About this Research Topic
The potential of plants to absorb, translocate or transform, and accumulate heavy metals as well as their biology characteristics make them one of the perfect choices for heavy metal remediation. However, it is important to discover some strengthening measures for phytoremediation, considering its limits of tolerance to heavy metals for practical applications.
With the development of natural resources and technologies, microbial regulation makes phytoremediation more viable and more valuable for present utilization. Reviewing emerging microbial technology in recent years, plant growth promoting microorganisms (PGPM), such as plant growth promoting bacteria (PGPB) and arbuscular mycorrhizal fungi (AMF) have been applied as environmentally friendly alternatives to synthetic chelators (e.g. citric acid and oxalic acids) that are usually phytotoxic and play a significant role in accelerating phytoremediation process, due to their abilities to alleviate heavy metal phytotoxicity (e.g. induction of molecular signaling network in plant-microbe interaction, biosorption and bioaccumulation), to promote plant growth directly (e.g. production of phytohormones, 1-aminocyclopropane-1-carboxylic acid deaminase and siderophores, solubilization of insoluble mineral nutrients) or indirectly (e.g. induction of systemic resistance and biological control) and to influence the migration capacity of metals (e.g. metal immobilizing extracellular polymeric substances, and metal mobilizing organic acids and biosurfactants). ¨
In general, bioremediation, particularly microbe-assisted phytoremediation has high public acceptance and can be carried out in various environmental media for a wide variety of inorganic compounds.
However, bioremediation research and practice are currently still hampered by an incomplete understanding of the genetics and genome-level characteristics of the microorganisms used, the metabolic pathways involved, and their kinetics.
Therefore, developing technologies for exploring microbial microenvironments and understanding the mechanisms driving microbial activity and metal metabolic pathways (e.g. redistribution, detoxification, mobilization/immobilization, translocation, transformation, biosorption, and bioaccumulation) under diverse climatic and edaphic conditions need to be further elucidated before successful and better-controlled site-specific treatments can occur.

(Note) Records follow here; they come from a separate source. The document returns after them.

[src/rtl/opdrv_slot_ram.sv]
// DEPTH x W operand register file: async-reset clear, one write port, one combinational read port.
module opdrv_slot_ram #(
    parameter int DEPTH = 8,
    parameter int W     = 36
) (
    input  logic                     clk,
    input  logic                     rst,
    input  logic                     wr_en,
    input  logic [$clog2(DEPTH)-1:0] wr_addr,
    input  logic [W-1:0]             wr_data,
    input  logic [$clog2(DEPTH)-1:0] rd_addr,
    output logic [W-1:0]             rd_data
);

    logic [W-1:0] mem_q [DEPTH];
    logic [W-1:0] mem_d [DEPTH];

    always_comb begin
        mem_d = mem_q;
        if (wr_en) begin
            mem_d[wr_addr] = wr_data;
        end
    end

    always_ff @(posedge clk or posedge rst) begin
        if (rst) begin
            for (int i = 0; i < DEPTH; i++) begin
                mem_q[i] <= '0;
            end
        end else begin
            mem_q <= mem_d;
        end
    end

    assign rd_data = mem_q[rd_addr];

endmodule

[src/rtl/operand_driver.sv]
// Drives programmed operand sets onto module_top, captures y LAT cycles later and accumulates a checksum.
//   state    | meaning
//   ST_IDLE  | waiting for start; slot writes accepted
//   ST_DRIVE | one cycle, e=1 with slot[idx] on a/b/c
//   ST_WAIT  | LAT cycles, result captured when wait counter hits 0
//   ST_END   | one cycle, done=1, back to idle
module operand_driver
    import opdrv_pkg::*;
#(
    parameter int DW    = DW_DEF,
    parameter int YW    = YW_DEF,
    parameter int DEPTH = 8,
    parameter int LAT   = 2
) (
    input  logic                     clk,
    input  logic                     rst,
    input  logic                     wr_en,
    input  logic [$clog2(DEPTH)-1:0] wr_addr,
    input  logic [DW-1:0]            wr_a,
    input  logic [DW-1:0]            wr_b,
    input  logic [DW-1:0]            wr_c,
    input  logic [$clog2(DEPTH):0]   count,
    input  logic                     start,
    output logic [DW-1:0]            a,
    output logic [DW-1:0]            b,
    output logic [DW-1:0]            c,
    output logic                     e,
    input  logic [YW-1:0]            y,
    output logic                     busy,
    output logic                     res_valid,
    output logic [YW-1:0]            res_data,
    output logic [YW-1:0]            checksum,
    output logic                     done
);

    localparam int AW = $clog2(DEPTH);
    localparam int CW = AW + 1;
    localparam int SW = 3 * DW;

    state_e          state_q, state_d;
    logic [CW-1:0]   idx_q, idx_d;
    logic [CW-1:0]   n_q, n_d;
    logic [3:0]      wcnt_q, wcnt_d;
    logic [DW-1:0]   a_q, a_d, b_q, b_d, c_q, c_d;
    logic            res_valid_q, res_valid_d;
    logic [YW-1:0]   res_data_q, res_data_d;
    logic [YW-1:0]   checksum_q, checksum_d;

    logic            ram_we;
    logic [AW-1:0]   rd_addr;
    logic [SW-1:0]   rd_data;
    logic [SW-1:0]   ld_slot;
    logic [CW-1:0]   idx_inc;
    logic [CW-1:0]   n_start;

    assign busy    = (state_q == ST_DRIVE) || (state_q == ST_WAIT);
    assign e       = (state_q == ST_DRIVE);
    assign done    = (state_q == ST_END);
    assign ram_we  = wr_en && !busy;
    assign idx_inc = idx_q + CW'(1);
    assign n_start = (count > CW'(DEPTH)) ? CW'(DEPTH) : count;

    // The next slot is read one edge ahead so a/b/c are registered when DRIVE begins.
    assign rd_addr = (state_q == ST_WAIT) ? idx_inc[AW-1:0] : '0;

    // A write landing on slot 0 in the start cycle must be seen by the first DRIVE.
    always_comb begin
        ld_slot = rd_data;
        if (state_q == ST_IDLE && ram_we && wr_addr == '0) begin
            ld_slot = {wr_a, wr_b, wr_c};
        end
    end

    opdrv_slot_ram #(
        .DEPTH (DEPTH),
        .W     (SW)
    ) u_slot_ram (
        .clk     (clk),
        .rst     (rst),
        .wr_en   (ram_we),
        .wr_addr (wr_addr),
        .wr_data ({wr_a, wr_b, wr_c}),
        .rd_addr (rd_addr),
        .rd_data (rd_data)
    );

    always_comb begin
        state_d     = state_q;
        idx_d       = idx_q;
        n_d         = n_q;
        wcnt_d      = wcnt_q;
        a_d         = a_q;
        b_d         = b_q;
        c_d         = c_q;
        res_valid_d = 1'b0;
        res_data_d  = res_data_q;
        checksum_d  = checksum_q;

        case (state_q)
            ST_IDLE: begin
                if (start) begin
                    n_d        = n_start;
                    idx_d      = '0;
                    checksum_d = '0;
                    if (n_start == '0) begin
                        state_d = ST_END;
                    end else begin
                        state_d           = ST_DRIVE;
                        {a_d, b_d, c_d}   = ld_slot;
                    end
                end
            end
            ST_DRIVE: begin
                wcnt_d  = 4'(LAT - 1);
                state_d = ST_WAIT;
            end
            ST_WAIT: begin
                if (wcnt_q == '0) begin
                    res_valid_d = 1'b1;
                    res_data_d  = y;
                    checksum_d  = checksum_q + y;
                    idx_d       = idx_inc;
                    if (idx_inc < n_q) begin
                        state_d         = ST_DRIVE;
                        {a_d, b_d, c_d} = ld_slot;
                    end else begin
                        state_d = ST_END;
                    end
                end else begin
                    wcnt_d = wcnt_q - 4'd1;
                end
            end
            ST_END: begin
                state_d = ST_IDLE;
            end
            default: begin
                state_d = ST_IDLE;
            end
        endcase
    end

    always_ff @(posedge clk or posedge rst) begin
        if (rst) begin
            state_q     <= ST_IDLE;
            idx_q       <= '0;
            n_q         <= '0;
            wcnt_q      <= '0;
            a_q         <= '0;
            b_q         <= '0;
            c_q         <= '0;
            res_valid_q <= 1'b0;
            res_data_q  <= '0;
            checksum_q  <= '0;
        end else begin
            state_q     <= state_d;
            idx_q       <= idx_d;
            n_q         <= n_d;
            wcnt_q      <= wcnt_d;
            a_q         <= a_d;
            b_q         <= b_d;
            c_q         <= c_d;
            res_valid_q <= res_valid_d;
            res_data_q  <= res_data_d;
            checksum_q  <= checksum_d;
        end
    end

    assign a         = a_q;
    assign b         = b_q;
    assign c         = c_q;
    assign res_valid = res_valid_q;
    assign res_data  = res_data_q;
    assign checksum  = checksum_q;

endmodule

[config.mk]
export PLATFORM = sky130hd
export DESIGN_NAME = operand_driver
export DESIGN_NICKNAME = d
export VERILOG_FILES = /design/src/rtl/opdrv_pkg.sv /design/src/rtl/opdrv_slot_ram.sv /design/src/rtl/operand_driver.sv
export SDC_FILE = /design/constraint.sdc
export NUM_CORES = 1
export LEC_CHECK = 0
export BUFFER_PORTS_ARGS = -buffer_cell sky130_fd_sc_hd__buf_4
export CAP_MARGIN = 40
export CORE_MARGIN = 2
export CORE_UTILIZATION = 59
export DETAILED_ROUTE_END_ITERATION = 8
export GPL_ROUTABILITY_DRIVEN = 0
export GPL_TIMING_DRIVEN = 0
export PLACE_DENSITY = 0.77
export SLEW_MARGIN = 5
export SYNTH_ARGS = -nofsm -noshare
export SYNTH_HDL_FRONTEND = slang
export SYNTH_HIERARCHICAL = 1
export SYNTH_SLANG_ARGS = --single-unit
[constraint.sdc]
create_clock -name clk -period 20.4 [get_ports clk]
set_input_delay 5.1 -clock clk [delete_from_list [all_inputs] [get_ports clk]]
set_output_delay 5.1 -clock clk [all_outputs]
set_load 0.02 [all_outputs]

The present Research Topic will focus on different areas including, but not limited to:
- Understanding the molecular basis of PGPM to enhance the growth and resistance of remediating plants against environmental stresses (e.g. heavy metal, drought, and salinity) and to change metal accumulation potential using multi-omics approaches encompassing metagenomics (microbial potential), proteomics (microbial function) and metabolomics (microbial activity) studies on specific plant-microbe-metal system
- The mechanism underlying plant-microbe-metal interactions under stressful environmental conditions
- The identification/characterization of functional genes of PGPM for growth enhancement and metal metabolism
- Assessing the potential applications of microbial biotechnology with new microbial resources (e.g. PGPB and AMF) in metal decontamination at the field under diverse climatic and edaphic conditions
- The pivotal factors to determine metal tolerance or accumulation ability of plants considering the role of a specific transporter varies among plant species and their association with PGPM
- The use of detection techniques and molecular tools for monitoring the fate, survival and colonization pattern, activity and ecological behavior of PGPM inoculants including their survival dynamics and the interaction with indigenous microorganisms in the rhizosphere
- The metal transporters involved in metal transport within plant tissues and how they manipulate metal uptake and translocation or transformation in the presence of PGPM
- The optimization of techniques and the exploration of commercial production of bioinoculants for use in decontamination of large scale metal polluted fields
This Research Topic welcomes contributions dissecting the environmental biotechnologies (e.g. microbe-assisted phytoremediation and bioremediation) and the roles of PGPM in metal decontamination with an emphasis on the mechanisms underlying plant-microbe-metal interactions in the rhizosphere.
We encourage the submission of manuscripts focusing on recent microbial biotechnological advances from the gene (e.g. functional genomics that describe gene functions and interactions) to the field (e.g. application of PGPM in large scale polluted fields), and their fundamental biological basis (e.g. plant-microbe-metal interactions) by using molecular, biochemical, and genetic approaches. The Research Topic no longer considers descriptive manuscripts that simply report responses (morphological, developmental, or physiological) without addressing a clear hypothesis and providing some mechanistic explanations of the observed phenomenon.
The following article types are particularly welcomed: Original Research, Reviews, and Opinions.
Keywords: Plant growth promoting microorganisms, Behavior of inoculated microorganisms, Microbial colonization pattern, Metal metabolic pathways, Metal toxic alleviation, Metal bioavailability, Multi-omics approaches, Bioremediation, Heavy metal contaminated soils
Important Note: All contributions to this Research Topic must be within the scope of the section and journal to which they are submitted, as defined in their mission statements. Frontiers reserves the right to guide an out-of-scope manuscript to a more suitable section or journal at any stage of peer review.